Stored items:
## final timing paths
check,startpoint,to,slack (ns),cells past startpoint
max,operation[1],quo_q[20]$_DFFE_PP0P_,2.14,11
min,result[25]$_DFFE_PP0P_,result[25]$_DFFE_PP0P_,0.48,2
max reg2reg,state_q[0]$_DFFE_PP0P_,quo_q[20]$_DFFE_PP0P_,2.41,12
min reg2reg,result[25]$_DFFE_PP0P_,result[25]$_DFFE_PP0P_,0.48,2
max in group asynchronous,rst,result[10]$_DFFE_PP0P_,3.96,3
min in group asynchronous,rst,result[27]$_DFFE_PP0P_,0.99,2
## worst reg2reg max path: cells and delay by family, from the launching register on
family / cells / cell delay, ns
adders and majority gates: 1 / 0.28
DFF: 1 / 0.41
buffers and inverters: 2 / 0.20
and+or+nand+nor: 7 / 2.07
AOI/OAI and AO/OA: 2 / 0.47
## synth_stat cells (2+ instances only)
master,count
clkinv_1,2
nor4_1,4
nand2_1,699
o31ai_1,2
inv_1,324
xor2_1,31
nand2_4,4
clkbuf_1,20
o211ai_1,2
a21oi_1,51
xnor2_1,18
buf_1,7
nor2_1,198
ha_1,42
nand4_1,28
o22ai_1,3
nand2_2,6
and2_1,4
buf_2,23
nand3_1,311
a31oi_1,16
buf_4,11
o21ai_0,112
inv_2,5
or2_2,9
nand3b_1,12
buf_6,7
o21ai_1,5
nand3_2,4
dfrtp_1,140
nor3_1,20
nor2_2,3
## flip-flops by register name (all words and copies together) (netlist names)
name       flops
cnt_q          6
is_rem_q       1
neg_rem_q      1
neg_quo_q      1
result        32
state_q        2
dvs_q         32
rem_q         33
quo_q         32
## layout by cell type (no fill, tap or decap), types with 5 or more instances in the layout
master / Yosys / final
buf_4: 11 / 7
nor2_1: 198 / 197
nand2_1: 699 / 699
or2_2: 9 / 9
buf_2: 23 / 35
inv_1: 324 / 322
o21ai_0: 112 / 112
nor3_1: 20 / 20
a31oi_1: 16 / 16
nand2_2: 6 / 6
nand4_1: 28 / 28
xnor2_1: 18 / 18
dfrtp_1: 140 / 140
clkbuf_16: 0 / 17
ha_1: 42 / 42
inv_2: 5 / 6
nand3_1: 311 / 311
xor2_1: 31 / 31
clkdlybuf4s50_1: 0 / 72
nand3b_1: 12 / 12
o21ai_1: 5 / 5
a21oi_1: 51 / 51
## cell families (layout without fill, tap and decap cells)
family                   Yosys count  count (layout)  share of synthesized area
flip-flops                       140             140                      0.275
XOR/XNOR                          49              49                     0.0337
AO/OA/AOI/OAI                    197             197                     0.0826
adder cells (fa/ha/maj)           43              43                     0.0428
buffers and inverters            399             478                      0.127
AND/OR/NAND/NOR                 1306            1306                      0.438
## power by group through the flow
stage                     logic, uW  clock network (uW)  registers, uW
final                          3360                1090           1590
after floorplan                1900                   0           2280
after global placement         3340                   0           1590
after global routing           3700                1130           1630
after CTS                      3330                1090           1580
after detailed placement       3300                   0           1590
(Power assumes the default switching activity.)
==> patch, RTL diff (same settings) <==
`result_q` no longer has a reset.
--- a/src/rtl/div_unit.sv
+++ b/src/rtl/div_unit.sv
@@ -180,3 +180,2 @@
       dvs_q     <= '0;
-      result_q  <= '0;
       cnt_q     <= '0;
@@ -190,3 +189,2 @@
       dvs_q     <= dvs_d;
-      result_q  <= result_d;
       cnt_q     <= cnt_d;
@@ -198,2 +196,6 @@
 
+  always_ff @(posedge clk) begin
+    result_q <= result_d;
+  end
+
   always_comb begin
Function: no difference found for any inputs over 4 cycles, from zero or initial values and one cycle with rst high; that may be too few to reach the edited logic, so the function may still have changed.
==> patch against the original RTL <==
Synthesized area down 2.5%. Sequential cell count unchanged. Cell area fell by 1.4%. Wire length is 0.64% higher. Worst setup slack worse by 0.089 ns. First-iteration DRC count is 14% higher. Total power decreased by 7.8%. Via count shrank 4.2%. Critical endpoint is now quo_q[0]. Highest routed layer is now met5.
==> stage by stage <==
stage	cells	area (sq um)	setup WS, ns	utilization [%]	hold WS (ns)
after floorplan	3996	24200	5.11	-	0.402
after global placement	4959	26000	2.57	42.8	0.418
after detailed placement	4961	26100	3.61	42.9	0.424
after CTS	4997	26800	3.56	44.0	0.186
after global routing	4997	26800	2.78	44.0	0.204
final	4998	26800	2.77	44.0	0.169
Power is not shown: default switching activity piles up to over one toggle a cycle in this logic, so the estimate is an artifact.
`src/rtl/mult8_pkg.sv`:
```
// rtl/mult8_pkg.sv - shared encodings for the 8-bit multiplier control unit
//
// Purpose: the FSM state encoding and the SELROM / SELSOMA select codes used
// by uc_multiplier8bits when driving the FD_multiplier8bits datapath.
// Ports: none (package).

package mult8_pkg;

  typedef enum logic [3:0] {
    IDLE        = 4'd0,
    LOAD_XY     = 4'd1,
    LOAD_DE0    = 4'd2,
    SEL_A       = 4'd3,
    LOAD_A      = 4'd4,
    SEL_B       = 4'd5,
    LOAD_B      = 4'd6,
    SEL_DE1     = 4'd7,
    LOAD_DE1    = 4'd8,
    SUM1        = 4'd9,
    SUM2        = 4'd10,
    SUM3        = 4'd11,
    WAIT_PRONTO = 4'd12,
    DONE_S      = 4'd13
  } state_e;

  // SELROM codes
  localparam logic [1:0] ROM_NONE = 2'd0;
  localparam logic [1:0] ROM_A    = 2'd1;
  localparam logic [1:0] ROM_B    = 2'd2;
  localparam logic [1:0] ROM_DE1  = 2'd3;

  // SELSOMA codes
  localparam logic [1:0] SOMA_NONE = 2'd0;
  localparam logic [1:0] SOMA_1    = 2'd1;
  localparam logic [1:0] SOMA_2    = 2'd2;
  localparam logic [1:0] SOMA_3    = 2'd3;

endpackage

```
`src/rtl/uc_wait_counter.sv`:
```
// rtl/uc_wait_counter.sv - loadable down-counter with zero flag
//
// Purpose: times the hold states of the multiplier control unit. Loading
// N-1 on state entry makes the zero flag rise in the N-th cycle of the state.
// Ports:
//   clk      in   clock, rising edge
//   rst_n    in   asynchronous active-low reset (count -> 0)
//   load     in   load load_val this cycle (has priority over decrement)
//   load_val in   WIDTH-bit value to load
//   zero     out  count is 0

module uc_wait_counter #(
  parameter int WIDTH = 4
) (
  input  logic             clk,
  input  logic             rst_n,
  input  logic             load,
  input  logic [WIDTH-1:0] load_val,
  output logic             zero
);

  logic [WIDTH-1:0] cnt_q;
  logic [WIDTH-1:0] cnt_d;

  always_comb begin
    cnt_d = cnt_q;
    if (load) begin
      cnt_d = load_val;
    end else if (cnt_q != '0) begin
      cnt_d = cnt_q - WIDTH'(1);
    end
  end

  always_ff @(posedge clk or negedge rst_n) begin
    if (!rst_n) begin
      cnt_q <= '0;
    end else begin
      cnt_q <= cnt_d;
    end
  end

  assign zero = (cnt_q == '0);

endmodule

```
`src/rtl/uc_multiplier8bits.sv`:
```
// rtl/uc_multiplier8bits.sv - control unit sequencing the 8-bit multiplier datapath
//
// Purpose: Moore FSM that turns a START request into the LD_XY, LD_DE0,
// SELROM/LD_A, SELROM/LD_B, SELROM/LD_DE1, SELSOMA 1..3 sequence, waits for
// PRONTO and pulses DONE for one cycle.
// Optional feature: define MULT_TIMEOUT_EN to add a PRONTO timeout of TIMEOUT
// cycles that pulses ERR and returns to IDLE; without it ERR is tied to 0
// and the TIMEOUT parameter does not exist.
// Ports:
//   CLK      in   clock, rising edge
//   RESET_N  in   asynchronous active-low reset
//   START    in   multiply request, sampled only in IDLE
//   PRONTO   in   datapath result-valid, looked at only in WAIT_PRONTO
//   BUSY     out  high outside IDLE
//   DONE     out  one-cycle pulse, result valid
//   ERR      out  one-cycle pulse on PRONTO timeout
//   LD_XY, LD_DE0, LD_A, LD_B, LD_DE1  out  datapath register loads
//   SELROM   out  ROM select
//   SELSOMA  out  adder-input select

module uc_multiplier8bits
  import mult8_pkg::*;
#(
  parameter int ROM_WAIT = 1,
  parameter int SUM_WAIT = 1
`ifdef MULT_TIMEOUT_EN
  ,
  parameter int TIMEOUT  = 64
`endif
) (
  input  logic       CLK,
  input  logic       RESET_N,
  input  logic       START,
  input  logic       PRONTO,
  output logic       BUSY,
  output logic       DONE,
  output logic       ERR,
  output logic       LD_XY,
  output logic       LD_DE0,
  output logic       LD_A,
  output logic       LD_B,
  output logic       LD_DE1,
  output logic [1:0] SELROM,
  output logic [1:0] SELSOMA
);

  // The shared counter only grows beyond 4 bits when it also times PRONTO.
`ifdef MULT_TIMEOUT_EN
  localparam int CNT_W = ($clog2(TIMEOUT) > 4) ? $clog2(TIMEOUT) : 4;
`else
  localparam int CNT_W = 4;
`endif

  state_e             state_q;
  state_e             state_d;
  logic               cnt_load;
  logic [CNT_W-1:0]   cnt_load_val;
  logic               cnt_zero;

`ifdef MULT_TIMEOUT_EN
  logic err_q;
  logic err_d;
`endif

  always_comb begin
    state_d = state_q;
`ifdef MULT_TIMEOUT_EN
    err_d   = 1'b0;
`endif
    case (state_q)
      IDLE:        if (START) state_d = LOAD_XY;
      LOAD_XY:     state_d = LOAD_DE0;
      LOAD_DE0:    state_d = SEL_A;
      SEL_A:       if (cnt_zero) state_d = LOAD_A;
      LOAD_A:      state_d = SEL_B;
      SEL_B:       if (cnt_zero) state_d = LOAD_B;
      LOAD_B:      state_d = SEL_DE1;
      SEL_DE1:     if (cnt_zero) state_d = LOAD_DE1;
      LOAD_DE1:    state_d = SUM1;
      SUM1:        if (cnt_zero) state_d = SUM2;
      SUM2:        if (cnt_zero) state_d = SUM3;
      SUM3:        if (cnt_zero) state_d = WAIT_PRONTO;
      WAIT_PRONTO: begin
        if (PRONTO) begin
          state_d = DONE_S;
`ifdef MULT_TIMEOUT_EN
        end else if (cnt_zero) begin
          state_d = IDLE;
          err_d   = 1'b1;
`endif
        end
      end
      DONE_S:      state_d = IDLE;
      default:     state_d = IDLE;
    endcase
  end

  // Reload on every state change with the hold length of the state entered.
  always_comb begin
    cnt_load     = (state_d != state_q);
    cnt_load_val = '0;
    case (state_d)
      SEL_A, SEL_B, SEL_DE1: cnt_load_val = CNT_W'(ROM_WAIT - 1);
      SUM1, SUM2, SUM3:      cnt_load_val = CNT_W'(SUM_WAIT - 1);
`ifdef MULT_TIMEOUT_EN
      WAIT_PRONTO:           cnt_load_val = CNT_W'(TIMEOUT - 1);
`endif
      default:               cnt_load_val = '0;
    endcase
  end

  uc_wait_counter #(
    .WIDTH(CNT_W)
  ) u_wait_counter (
    .clk     (CLK),
    .rst_n   (RESET_N),
    .load    (cnt_load),
    .load_val(cnt_load_val),
    .zero    (cnt_zero)
  );

  always_ff @(posedge CLK or negedge RESET_N) begin
    if (!RESET_N) begin
      state_q <= IDLE;
    end else begin
      state_q <= state_d;
    end
  end

`ifdef MULT_TIMEOUT_EN
  always_ff @(posedge CLK or negedge RESET_N) begin
    if (!RESET_N) begin
      err_q <= 1'b0;
    end else begin
      err_q <= err_d;
    end
  end
  assign ERR = err_q;
`else
  assign ERR = 1'b0;
`endif

  // Moore decode from the registered state only.
  always_comb begin
    BUSY    = (state_q != IDLE);
    DONE    = 1'b0;
    LD_XY   = 1'b0;
    LD_DE0  = 1'b0;
    LD_A    = 1'b0;
    LD_B    = 1'b0;
    LD_DE1  = 1'b0;
    SELROM  = ROM_NONE;
    SELSOMA = SOMA_NONE;
    case (state_q)
      LOAD_XY:     LD_XY   = 1'b1;
      LOAD_DE0:    LD_DE0  = 1'b1;
      SEL_A:       SELROM  = ROM_A;
      LOAD_A:      LD_A    = 1'b1;
      SEL_B:       SELROM  = ROM_B;
      LOAD_B:      LD_B    = 1'b1;
      SEL_DE1:     SELROM  = ROM_DE1;
      LOAD_DE1:    LD_DE1  = 1'b1;
      SUM1:        SELSOMA = SOMA_1;
      SUM2:        SELSOMA = SOMA_2;
      SUM3:        SELSOMA = SOMA_3;
      WAIT_PRONTO: SELSOMA = SOMA_3;
      DONE_S:      DONE    = 1'b1;
      default:     ;
    endcase
  end

endmodule

```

AIM OF THE EXERCISE.
If a line in the data above holds the string "cells", copy it.

REPLY.
check,startpoint,to,slack (ns),cells past startpoint
## worst reg2reg max path: cells and delay by family, from the launching register on
family / cells / cell delay, ns
## synth_stat cells (2+ instances only)
## cell families (layout without fill, tap and decap cells)
adder cells (fa/ha/maj)           43              43                     0.0428
stage	cells	area (sq um)	setup WS, ns	utilization [%]	hold WS (ns)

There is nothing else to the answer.